Post n°6 pubblicato il 25 Febbraio 2007 da princepscivitatis
 

Sono uno stoico ... e così, nonostanze la influenza che mi affligge da venerdì scorso, mi sono messo comunque al lavoro...

Buona lettura.

L’archeologia è scoperta dei tesori del passato, lavoro meticoloso di un analista scientifico, esercizio di immaginazione creativa. Ma è anche il cosciente sforzo interpretativo attraverso cui si arriva a comprendere che cosa tutto ciò significhi nella storia dell’umanità.

L’archeologia è, al tempo stesso, attività fisica sul campo e attività intellettuale svolta nello studio o in laboratorio. Ciò sicuramente costituisce parte della sua grande attrattiva : l’archeologia è ricerca emozionante della conoscenza su noi stessi e sul nostro passato.

In questo senso l’archeologia è anche intesa come antropologia : antropologia è, in senso lato, lo studio dell’umanità, dei caratteri fisici dell’uomo in quanto animale e dei caratteri non biologici, esclusivi dell’uomo, quelli che chiamiamo cultura : “conoscenza, fede, arte, costumi, leggi, usanze e tutte le altre capacità e abitudini acquisite dall’uomo come componente della società”; così, nel 1871, Edward Taylor, sintetizzò il termine “cultura”.

Orbene, se l’archeologia si occupa del passato, sotto quali aspetti essa differisce dalla storia?

In senso lato, come l'archeologia è un aspetto dell'antropo­logia, così è anche parte della storia, con ciò inten­dendo l'intera storia dell'umanità fin dai suoi inizi oltre 3 milioni di anni fa. Infatti per oltre il 99% di questo enorme arco di tempo l'archeologia - cioè lo studio della cultura materiale del passato - è la sola fonte importante di informazioni, se si esclu­de l'antropologia fisica, che concentra l'attenzione più sul progresso biologico che su quello culturale del genere umano.

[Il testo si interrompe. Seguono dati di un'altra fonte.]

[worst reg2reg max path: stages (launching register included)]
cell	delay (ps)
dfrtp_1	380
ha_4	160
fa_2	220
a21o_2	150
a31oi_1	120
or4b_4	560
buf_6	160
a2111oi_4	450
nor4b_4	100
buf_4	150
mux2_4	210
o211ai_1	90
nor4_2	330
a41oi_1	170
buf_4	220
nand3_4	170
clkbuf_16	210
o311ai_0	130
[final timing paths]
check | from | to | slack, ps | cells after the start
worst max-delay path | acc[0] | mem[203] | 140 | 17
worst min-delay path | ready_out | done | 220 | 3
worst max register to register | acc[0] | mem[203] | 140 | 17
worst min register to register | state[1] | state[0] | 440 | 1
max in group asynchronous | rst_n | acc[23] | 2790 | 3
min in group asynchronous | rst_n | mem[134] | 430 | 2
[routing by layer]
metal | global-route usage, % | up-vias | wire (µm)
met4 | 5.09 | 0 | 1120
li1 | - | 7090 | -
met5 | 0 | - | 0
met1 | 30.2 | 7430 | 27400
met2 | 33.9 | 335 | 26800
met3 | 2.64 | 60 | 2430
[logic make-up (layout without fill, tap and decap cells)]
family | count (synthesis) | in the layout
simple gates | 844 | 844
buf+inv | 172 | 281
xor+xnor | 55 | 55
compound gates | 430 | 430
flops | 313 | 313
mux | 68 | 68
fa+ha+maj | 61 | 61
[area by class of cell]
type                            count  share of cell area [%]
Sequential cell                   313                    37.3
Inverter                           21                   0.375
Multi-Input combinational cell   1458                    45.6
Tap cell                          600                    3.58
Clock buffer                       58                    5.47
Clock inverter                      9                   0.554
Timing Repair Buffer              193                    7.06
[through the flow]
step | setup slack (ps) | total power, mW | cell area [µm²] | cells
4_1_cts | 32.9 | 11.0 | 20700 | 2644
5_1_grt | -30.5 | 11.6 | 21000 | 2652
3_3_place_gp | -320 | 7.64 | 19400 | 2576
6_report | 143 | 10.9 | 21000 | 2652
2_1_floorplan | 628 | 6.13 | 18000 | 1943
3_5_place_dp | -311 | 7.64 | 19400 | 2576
==> config.mk <==
export PLATFORM = sky130hd
export DESIGN_NAME = eth_txarb
export DESIGN_NICKNAME = d
export VERILOG_FILES = /design/src/rtl/eth_txarb.sv
export SDC_FILE = /design/constraint.sdc
export NUM_CORES = 1
export LEC_CHECK = 0
export BUFFER_PORTS_ARGS = -buffer_cell sky130_fd_sc_hd__buf_4
export CAP_MARGIN = 20
export CORE_UTILIZATION = 44
export CTS_CLUSTER_SIZE = 8
export DETAILED_ROUTE_END_ITERATION = 7
export HOLD_SLACK_MARGIN = 0.03
export PLACE_DENSITY_LB_ADDON = 0.12
export SYNTH_ARGS = -nofsm -noshare
export SYNTH_HDL_FRONTEND = slang
export SYNTH_SLANG_ARGS = --single-unit
==> constraint.sdc <==
create_clock -name clk156 -period 2 [get_ports clk156]
set_clock_uncertainty 0.05 [all_clocks]
set_input_delay 0.4 -clock clk156 [delete_from_list [all_inputs] [get_ports clk156]]
set_output_delay 0.4 -clock clk156 [all_outputs]
set_load 0.01 [all_outputs]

Le fonti storiche tradizionali cominciano solo con l'introduzione della scrittura intorno al 3000 a.c. in Asia occidentale, e notevolmente più tardi nella maggior parte delle altre aree del mondo (per giungere, per esempio, al 1788 d.C. nel caso del­l'Australia). Comunemente si distingue tra la prei­storia - il periodo precedente le testimonianze scritte - e la storia in senso stretto, cioè lo studio del passato basato sulle testimonianze scritte.

L’archeologia può dare un grande contributo anche alla conoscenza di quei periodi e luoghi per i quali esistono documenti, iscrizioni e altre testimonianze scritte. Piuttosto spesso è proprio l'archeologo a prendere in considerazione in primo luogo questo tipo di testimonianze.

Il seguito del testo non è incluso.